// ARM
module ARM(
    input CLK,
    input RESET,
    input [31:0] InstrF,
    input [31:0] ReadData,
    output reg MemWriteM,
    output [31:0] PCF,
    output reg [31:0] ALUResultM,
    output [31:0] WriteData
    );
Size: roughly 830 flip-flops, roughly 46000 um^2 of cells after synthesis.
make LEC_CHECK=0 ABC_AREA=1 CAP_MARGIN=20 CORE_MARGIN=2 CORE_UTILIZATION=72 CTS_CLUSTER_DIAMETER=398 SETUP_SLACK_MARGIN=0.38 SLEW_MARGIN=20 finish   # period 5.5 ns
run.sh (not shown) runs the stock make flow with config.mk's settings and CLKGATE_MAP_FILE=.
The starting point ended with an error in 5_1_grt.
==> next run, changes <==
ABC_AREA = default   (was 1)
CELL_PAD_IN_SITES_DETAIL_PLACEMENT = 0   (was default)
CELL_PAD_IN_SITES_GLOBAL_PLACEMENT = 0   (was default)
CORE_UTILIZATION = 18   (was 72)
CTS_CLUSTER_DIAMETER = default   (was 398)
CTS_CLUSTER_SIZE = 77   (was default)
SETUP_SLACK_MARGIN = -0.75   (was 0.38)
clock period = 11.3 ns   (was 5.5 ns; I/O delays follow)
Outcome:
- Now the flow finished with timing, DRC and antenna clean
- area after synthesis rises slightly
- die size rises to 4.0 times its value
- synthesized cell count falls by roughly a tenth
==> next run, changes <==
CELL_PAD_IN_SITES_DETAIL_PLACEMENT = default   (was 0)
CELL_PAD_IN_SITES_GLOBAL_PLACEMENT = default   (was 0)
CORE_UTILIZATION = 66   (was 18)
CTS_CLUSTER_SIZE = 60   (was 77)
MAX_ROUTING_LAYER = met4   (was default)
SETUP_SLACK_MARGIN = default   (was -0.75)
TNS_END_PERCENT = 5   (was default)
clock period = 6.24 ns   (was 11.3 ns; I/O delays follow)
The changed run aborted during 5_1_grt with ODB-0269.
Die area decreases by 72%.
Area after synthesis is unchanged.
Synthesized cell count stays the same.
==> flow/design.v (excerpt) <==
module top_button_handler(
    input wire clk,
    input wire rst,
    input wire [3:0] btn,                
    input wire [3:0] sw_p,               
    input wire sw_au,                    
    input wire update_money,
    output reg [3:0] seg_0_data,         
    output reg [3:0] seg_1_data,         
    output reg [3:0] seg_2_data,         
    output reg [3:0] seg_3_data,          
    output wire rs, rw, en,
    output reg [3:0] led,
    output wire [7:0] data
);
Size in the first run: about 4600 cells after synthesis, ~470 flip-flops, ~43 I/O pins, roughly 38000 um^2 of cells after synthesis.
Settings: LEC_CHECK=0, CAP_MARGIN=20, CORE_MARGIN=10, CORE_UTILIZATION=40, CTS_CLUSTER_DIAMETER=109, HOLD_SLACK_MARGIN=-0.09, PLACE_DENSITY_LB_ADDON=0.14, SLEW_MARGIN=20; clock period 25.5 ns.
run.sh (not shown) runs the stock make flow with config.mk's settings and CLKGATE_MAP_FILE=.
The first run passed the timing, design-rule and antenna checks.
Then changed:
ABC_AREA = 1   (was not set)
CORE_MARGIN = 2   (was 10)
CORE_UTILIZATION = 70   (was 40)
CTS_CLUSTER_DIAMETER = 379   (was 109)
CTS_CLUSTER_SIZE = 21   (was not set)
HOLD_SLACK_MARGIN = not set   (was -0.09)
PLACE_DENSITY_LB_ADDON = not set   (was 0.14)
clock period = 15.3 ns   (was 25.5 ns; I/O delays follow)
This time the run ran to the end with violations: max-capacitance violations, max-slew violations, negative setup slack.
Routed wire length rose by a quarter to a third.
Utilization rose by 44 points.
First-iteration DRC count rose to 2.8 times its value.
Clock-buffer cell count fell by 42.
Final cell count rose by roughly a tenth.
Cell area rose by roughly a tenth.
Global-route usage rose by 18 points.
Critical path depth rose by 73.
Synthesized area barely changes.
Maximum frequency rose by a few percent.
────────────────
**PROBLEM STATEMENT**. Look for "First-iteration DRC count" in the records. Write out its line and every later line through the end exactly, with nothing more.

**TASK RESULT**.
First-iteration DRC count rose to 2.8 times its value.
Clock-buffer cell count fell by 42.
Final cell count rose by roughly a tenth.
Cell area rose by roughly a tenth.
Global-route usage rose by 18 points.
Critical path depth rose by 73.
Synthesized area barely changes.
Maximum frequency rose by a few percent.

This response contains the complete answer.